Collected data

◇ ◇ ◇ ◇ ◇ ◇ ◇

[config.mk]
export PLATFORM = sky130hd
export DESIGN_NAME = alu_seq_ctrl
export DESIGN_NICKNAME = d
export VERILOG_FILES = /design/src/rtl/alu_seq_ctrl.sv
export SDC_FILE = /design/constraint.sdc
export NUM_CORES = 1
export LEC_CHECK = 0
export BUFFER_PORTS_ARGS = -buffer_cell sky130_fd_sc_hd__buf_2
export CORE_MARGIN = 8
export CORE_UTILIZATION = 45
export CTS_BUF_LIST = sky130_fd_sc_hd__clkbuf_8
export DETAILED_ROUTE_END_ITERATION = 8
export PLACE_DENSITY_LB_ADDON = 0.12
export SLEW_MARGIN = 40
export SYNTH_ARGS = -nofsm -noshare
export SYNTH_HDL_FRONTEND = slang
export SYNTH_SLANG_ARGS = --single-unit
[constraint.sdc]
create_clock -name clk -period 3.5 [get_ports clk]
set_clock_uncertainty 0.05 [all_clocks]
set_input_delay 0.7 -clock clk [delete_from_list [all_inputs] [get_ports clk]]
set_output_delay 0.7 -clock clk [all_outputs]
set_load 0.1 [all_outputs]
[src/rtl/alu_seq_ctrl.sv]
// rtl/alu_seq_ctrl.sv - registered ALU-control decoder with iterative MULT/DIV sequencer
//
// Decodes the 4-bit ALU class and the R-type func field into a registered 3-bit ALU code.
// MULT (unsigned shift-add) and DIV (unsigned restoring) run one bit per cycle into HI/LO.
// Optional feature macro: ALU_SEQ_DIV_EN (when undefined, DIV decodes as illegal and the
// divider is not built).
//
// Ports:
//   clk, rst_n            clock (rising edge), asynchronous active-low reset
//   valid_in              request strobe, accepted when busy is low
//   UC_aluOp[3:0]         ALU class from the control unit
//   func[5:0]             R-type function field
//   op_a, op_b[WIDTH]     rs / rt operands, latched at accept
//   ALU_aluOp[2:0]        registered ALU operation code
//   out_valid             one-cycle pulse per accepted request
//   illegal               unknown class or func, registered with out_valid
//   busy                  iterative MULT/DIV in progress
//   done                  one-cycle pulse, hi/lo just loaded
//   hi, lo[WIDTH]         MULT product halves / DIV remainder and quotient
//   div_zero              sticky until next accept: last DIV had divisor 0
module alu_seq_ctrl #(
    parameter int         WIDTH      = 32,
    parameter logic [2:0] ILLEGAL_OP = 3'b110
) (
    input  logic             clk,
    input  logic             rst_n,
    input  logic             valid_in,
    input  logic [3:0]       UC_aluOp,
    input  logic [5:0]       func,
    input  logic [WIDTH-1:0] op_a,
    input  logic [WIDTH-1:0] op_b,
    output logic [2:0]       ALU_aluOp,
    output logic             out_valid,
    output logic             illegal,
    output logic             busy,
    output logic             done,
    output logic [WIDTH-1:0] hi,
    output logic [WIDTH-1:0] lo,
    output logic             div_zero
);

    localparam int CW = $clog2(WIDTH + 1);

    typedef enum logic [1:0] {
        S_IDLE,
        S_MUL
`ifdef ALU_SEQ_DIV_EN
        , S_DIV
`endif
    } state_t;

    state_t               state, state_nxt;
    logic [CW-1:0]        cnt;
    logic [2*WIDTH-1:0]   acc;      // {upper, lower}: product or {remainder, quotient}
    logic [WIDTH-1:0]     opnd;     // multiplicand or divisor
    logic                 accept;
    logic                 last_iter;
    logic [2:0]           dec_op;
    logic                 dec_illegal;
    logic                 is_mult;
    logic [WIDTH:0]       mul_sum;
    logic [2*WIDTH-1:0]   mul_step;
`ifdef ALU_SEQ_DIV_EN
    logic                 is_div;
    logic [WIDTH:0]       div_tmp;
    logic [WIDTH:0]       div_rem;
    logic                 div_ge;
    logic [2*WIDTH-1:0]   div_step;
`endif

    assign accept    = valid_in && !busy;
    assign last_iter = (cnt == CW'(WIDTH - 1));

    // Class / func decode
    always_comb begin
        dec_op      = ILLEGAL_OP;
        dec_illegal = 1'b1;
        is_mult     = 1'b0;
`ifdef ALU_SEQ_DIV_EN
        is_div      = 1'b0;
`endif
        case (UC_aluOp)
            4'b0001, 4'b0100, 4'b1000: begin dec_op = 3'b010; dec_illegal = 1'b0; end
            4'b0000:                   begin dec_op = 3'b000; dec_illegal = 1'b0; end
            4'b0010:                   begin dec_op = 3'b001; dec_illegal = 1'b0; end
            4'b0011:                   begin dec_op = 3'b100; dec_illegal = 1'b0; end
            4'b0101:                   begin dec_op = 3'b011; dec_illegal = 1'b0; end
            4'b0110, 4'b1001:          begin dec_op = 3'b110; dec_illegal = 1'b0; end
            4'b0111: begin
                case (func)
                    6'b100100: begin dec_op = 3'b000; dec_illegal = 1'b0; end
                    6'b100101: begin dec_op = 3'b001; dec_illegal = 1'b0; end
                    6'b100000: begin dec_op = 3'b010; dec_illegal = 1'b0; end
                    6'b100010: begin dec_op = 3'b011; dec_illegal = 1'b0; end
                    6'b101010: begin dec_op = 3'b100; dec_illegal = 1'b0; end
                    6'b000000: begin dec_op = 3'b110; dec_illegal = 1'b0; end
                    6'b011000: begin dec_op = 3'b111; dec_illegal = 1'b0; is_mult = 1'b1; end
`ifdef ALU_SEQ_DIV_EN
                    6'b011010: begin dec_op = 3'b101; dec_illegal = 1'b0; is_div = 1'b1; end
`endif
                    default: ;
                endcase
            end
            default: ;
        endcase
    end

    // One shift-add step: add multiplicand when the multiplier LSB is set, then shift right
    assign mul_sum  = {1'b0, acc[2*WIDTH-1:WIDTH]} + (acc[0] ? {1'b0, opnd} : '0);
    assign mul_step = {mul_sum, acc[WIDTH-1:1]};

`ifdef ALU_SEQ_DIV_EN
    // One restoring step: shift next dividend bit into the remainder, subtract if it fits
    assign div_tmp  = {acc[2*WIDTH-1:WIDTH], acc[WIDTH-1]};
    assign div_ge   = (div_tmp >= {1'b0, opnd});
    assign div_rem  = div_ge ? (div_tmp - {1'b0, opnd}) : div_tmp;
    assign div_step = {div_rem[WIDTH-1:0], acc[WIDTH-2:0], div_ge};
`endif

    // FSM: state register
    always_ff @(posedge clk or negedge rst_n) begin
        if (!rst_n) state <= S_IDLE;
        else        state <= state_nxt;
    end

    // FSM: next state
    always_comb begin
        state_nxt = state;
        case (state)
            S_IDLE: begin
                if (accept && is_mult)
                    state_nxt = S_MUL;
`ifdef ALU_SEQ_DIV_EN
                else if (accept && is_div && (op_b != '0))
                    state_nxt = S_DIV;
`endif
            end
            default: if (last_iter) state_nxt = S_IDLE;
        endcase
    end

    // FSM: outputs
    always_comb begin
        busy = (state != S_IDLE);
    end

    // Datapath and registered outputs
    always_ff @(posedge clk or negedge rst_n) begin
        if (!rst_n) begin
            ALU_aluOp <= '0;
            out_valid <= 1'b0;
            illegal   <= 1'b0;
            done      <= 1'b0;
            hi        <= '0;
            lo        <= '0;
            div_zero  <= 1'b0;
            cnt       <= '0;
            acc       <= '0;
            opnd      <= '0;
        end else begin
            out_valid <= accept;
            done      <= 1'b0;
            if (accept) begin
                ALU_aluOp <= dec_op;
                illegal   <= dec_illegal;
                div_zero  <= 1'b0;
                cnt       <= '0;
                if (is_mult) begin
                    acc  <= {{WIDTH{1'b0}}, op_b};
                    opnd <= op_a;
                end
`ifdef ALU_SEQ_DIV_EN
                if (is_div) begin
                    if (op_b == '0) begin
                        // Divide by zero completes in the accept cycle without iterating
                        hi       <= op_a;
                        lo       <= '1;
                        div_zero <= 1'b1;
                        done     <= 1'b1;
                    end else begin
                        acc  <= {{WIDTH{1'b0}}, op_a};
                        opnd <= op_b;
                    end
                end
`endif
            end else if (state == S_MUL) begin
                acc <= mul_step;
                cnt <= cnt + 1'b1;
                if (last_iter) begin
                    {hi, lo} <= mul_step;
                    done     <= 1'b1;
                end
            end
`ifdef ALU_SEQ_DIV_EN
            else if (state == S_DIV) begin
                acc <= div_step;
                cnt <= cnt + 1'b1;
                if (last_iter) begin
                    {hi, lo} <= div_step;
                    done     <= 1'b1;
                end
            end
`endif
        end
    end

endmodule
==> results by group <==
Outcome
  – Status: finished clean

Synth
  – Synth Register Bits: 173
  – Most frequently used flop master after synthesis: dfrtp_1
  – Synth Area in Compound Gates: 15.4%
  – Number of synthesized flops with an enable pin: 0
  – Mapped Cells: 954
  – Synth Area in XOR/XNOR: 2.39%
  – Post-synthesis mux area share: 9.09%
  – Simple-gate share of the synthesized area: 18.2%
  – Largest family of logic cells by synthesized area: simple AND/OR/NAND/NOR gates
  – Syn_area_per_cell: 9.62 µm²
  – FFs w/ async S/R, synth: 100%
  – Unique masters post-synth: 77
  – Post-synthesis cell area: 9180 µm²
  – Post-Syn Nets: 1065
  – Adder and majority gate portion of the synthesized area: 4.72%
  – Yosys warns: 0
  – Sequential fraction of the synthesis area: 47.2%

Setup path
  – CP bufs+invs: 1
  – CP arrival: 3370 ps
  – Setup CP Type: register to register
  – CP startpoint kind: register
  – Peak per-stage delay on the critical path: 450 ps
  – Critical path endpoint category: register
  – Data required, critical path: 3840 ps
  – CP delay by family, top: compound AO/OA/AOI/OAI gates
  – Worst path slowest cell: or4b_1
  – Critical Path Fanout Max: 20
  – Critical path cell sequence: buf_4 -> and2_1 -> fa_1 -> a21oi_1 -> o221ai_1 -> a31oi_2 -> o221ai_2 -> o21ai_1 -> or4b_1 -> o211ai_1

Layout
  – Non-filler cells, final: 1372
  – Fill count: 1912
  – Register area: 4330 µm²
  – Area delta synth->final: 15.8%
  – Footprint of the multi-input gates: 4600 µm²
  – # nets final: 1199
  – Share of cells above drive strength 1: 23.3%

Timing
  – Hold Fails Final Rpt: 0
  – Final number of setup-violating endpoints: 0
  – Final Cycle Share: 86.7%
  – Unrepaired setup endpoints after global routing: false
  – Sum of negative setup slack: 0 ps
  – Max-slew headroom: 47.0%
  – Worst slew pin tran: 794 ps
  – Fin crit period: 3030 ps
  – Slew Viols, Final: 0
  – Fmax: 0.330 GHz

Placed design
  – DP Wirelength: 17100 µm
  – Global placement routability congestion: 0.873
  – Port bufs: 147
  – DP Cell Count: 1339

Clock tree
  – CTS Buf Count: 17
  – Clock Path Buffers: 2
  – CTS resizes: 0
  – H-tree levels: 4
  – Worst-Skew Late Latency: 470 ps
  – CTS Sinks: 173
  – Hold buffers post-CTS: 0
  – Clock root buffer: clkbuf_8
  – Post-CTS repair timing setup buffer count: 0
  – Clock-pin slew on the worst setup and hold paths: 100 ps
  – CTS tree: done

Routing
  – Drt pass-1 iters: 5
  – Initial DRC count: 434
  – ANT nets after route: 0
  – DR vias: 7217
  – Wire per inst: 17.1 µm
  – Via-to-Cell Ratio: 5.26
  – # DRC: 0
  – Routed WL: 23500 µm

Hold path
  – HP Class: input port to async pin

Floorplanning
  – Initial Util: 45.7%
  – Die area: 25200 µm²
  – Boundary Pins: 149
  – Die X: 159 µm
  – Row count: 52
  – Die Span Y: 159 µm
  – Core ar.: 20100 µm²

GRT
  – Initial antenna violation count: 0
  – Overall Global Routing Usage: 19.0%
  – First-pass GRT wire length: 39700 µm
  – GRT overflow: 0
  – Vias in the first global route: 7476
  – Largest net degree at the start of global routing: 68

Power and ir drop
  – VDD IR max: 0.000243 V
  – P_leak: 5.46 nW
  – PD cells: 470 nW/µm²

Run
  – Max-cap violation count: 0
[registers in the layout, indices dropped and copies added, names as in the netlist]
| signal | cells |
|---|---|
| illegal | 1 |
| lo | 32 |
| done | 1 |
| opnd | 32 |
| out_valid | 1 |
| state | 1 |
| ALU_aluOp | 3 |
| cnt | 6 |
| hi | 32 |
| acc | 64 |
[layout make-up]
cell class | instances | share of cell area [%]
clock buffer | 18 | 2.33
tap | 270 | 3.18
inverter | 16 | 0.565
clock inverter | 14 | 1.64
antenna | 1 | 0.0235
sequential | 173 | 40.7
multi-input combinational | 718 | 43.3
timing repair buffer | 162 | 8.28
[placed cells by master, fill, tap and decap left out, drive strengths merged, types with 3 or more instances in the layout]
cell,netlist,final
nand2,214,214
dfrtp,173,173
buf,22,162
o21ai,86,86
a21oi,44,44
mux2,43,43
and2,38,38
mux2i,35,35
ha,33,33
nor2,32,32
inv,16,23
nand3,20,20
clkbuf,25,18
a22o,16,16
xor2,14,14
xnor2,11,11
a31oi,10,10
nand4,9,9
a21o,9,9
o31ai,9,9
nor2b,8,8
nor3,7,7
or3,7,7
nand2b,6,6
o21bai,6,6
o211ai,6,6
o21a,4,4
a211oi,4,4
a21boi,4,4
and3,3,3
clkinvlp,0,3
or4b,3,3
o221ai,3,3
nor4,3,3
[final timing paths]
kind | from | to | slack, ps | cells past startpoint
max | acc[0] | acc[57] | 470 | 10
min | rst_n | out_valid | 160 | 1
max reg2reg | acc[0] | acc[57] | 470 | 10
min reg2reg | lo[17] | lo[17] | 420 | 2
max in group asynchronous | rst_n | acc[60] | 2430 | 2
min in group clk | op_a[28] | opnd[28] | 390 | 2
[through the flow]
step                utilization (%)  hold slack, ps  total power, mW  setup WS (ps)  cell area (µm²)
floorplan                         -             354             3.19            824             9180
global placement               50.8             393             3.51            556            10200
detailed placement             50.8             401             3.53            502            10200
CTS                            52.9             162             5.05            474            10600
global route                   52.9             189             5.30            249            10600
finish                         52.9             161             5.00            466            10600
[synth_stat cells (4+ instances only)]
library cell	number	area (µm²)
mux2i_1	35	350
a21oi_1	43	215
a22o_1	16	140
or3_1	7	43.8
o21ai_1	15	75.1
buf_2	16	80.1
o211ai_1	5	37.5
nand3_1	20	100
o31ai_1	9	67.6
inv_1	15	56.3
mux2_1	4	45.0
o21bai_1	6	45.0
xor2_1	14	123
dfrtp_1	173	4330
a211oi_1	4	30.0
nor2b_1	7	43.8
ha_1	33	413
o21ai_0	70	350
nand4_1	9	56.3
xnor2_1	11	96.3
a21o_1	9	67.6
clkbuf_1	25	93.8
o21a_1	4	30.0
nor3_1	7	35.0
nand2b_1	6	37.5
a31oi_1	8	50.1
nor2_1	31	116
mux2_2	39	439
and2_1	37	231
nand2_1	214	803
[report_power, final]
group	internal [mW]	switching, mW	total, mW	leakage, nW
logic	0.432	0.698	1.13	2.93
registers	2.22	0.147	2.36	2.33
clock network	0.681	0.821	1.50	0.204
total	3.33	1.67	5.00	5.46
[layer usage]
metal  track usage, %  routed length (µm)  vias to the layer above
li1                 -                   -                     3607
met1             24.9               11000                     3423
met2             32.0               11200                      170
met3             4.01                 992                       17
met4             3.81                 195                        0
met5                0                   0                        -
[kinds of logic (layout without fill, tap and decap cells)]
kind of cell	Yosys count	in the layout
buffers and inverters	63	210
AO/OA/AOI/OAI	218	218
XOR/XNOR	25	25
AND/OR/NAND/NOR	362	362
flip-flops	173	173
multiplexers	78	78
adder cells (fa/ha/maj)	34	34
other	1	2
Note: power is estimated with default switching activity, not from simulation.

◇ ◇ ◇ ◇ ◇ ◇ ◇

▶ **Work order**:
Write out exactly the lines between the start of the entries and the line containing "registered with out_valid", including that line and the first one.

▶ **Exercise response**:
[config.mk]
export PLATFORM = sky130hd
export DESIGN_NAME = alu_seq_ctrl
export DESIGN_NICKNAME = d
export VERILOG_FILES = /design/src/rtl/alu_seq_ctrl.sv
export SDC_FILE = /design/constraint.sdc
export NUM_CORES = 1
export LEC_CHECK = 0
export BUFFER_PORTS_ARGS = -buffer_cell sky130_fd_sc_hd__buf_2
export CORE_MARGIN = 8
export CORE_UTILIZATION = 45
export CTS_BUF_LIST = sky130_fd_sc_hd__clkbuf_8
export DETAILED_ROUTE_END_ITERATION = 8
export PLACE_DENSITY_LB_ADDON = 0.12
export SLEW_MARGIN = 40
export SYNTH_ARGS = -nofsm -noshare
export SYNTH_HDL_FRONTEND = slang
export SYNTH_SLANG_ARGS = --single-unit
[constraint.sdc]
create_clock -name clk -period 3.5 [get_ports clk]
set_clock_uncertainty 0.05 [all_clocks]
set_input_delay 0.7 -clock clk [delete_from_list [all_inputs] [get_ports clk]]
set_output_delay 0.7 -clock clk [all_outputs]
set_load 0.1 [all_outputs]
[src/rtl/alu_seq_ctrl.sv]
// rtl/alu_seq_ctrl.sv - registered ALU-control decoder with iterative MULT/DIV sequencer
//
// Decodes the 4-bit ALU class and the R-type func field into a registered 3-bit ALU code.
// MULT (unsigned shift-add) and DIV (unsigned restoring) run one bit per cycle into HI/LO.
// Optional feature macro: ALU_SEQ_DIV_EN (when undefined, DIV decodes as illegal and the
// divider is not built).
//
// Ports:
//   clk, rst_n            clock (rising edge), asynchronous active-low reset
//   valid_in              request strobe, accepted when busy is low
//   UC_aluOp[3:0]         ALU class from the control unit
//   func[5:0]             R-type function field
//   op_a, op_b[WIDTH]     rs / rt operands, latched at accept
//   ALU_aluOp[2:0]        registered ALU operation code
//   out_valid             one-cycle pulse per accepted request
//   illegal               unknown class or func, registered with out_valid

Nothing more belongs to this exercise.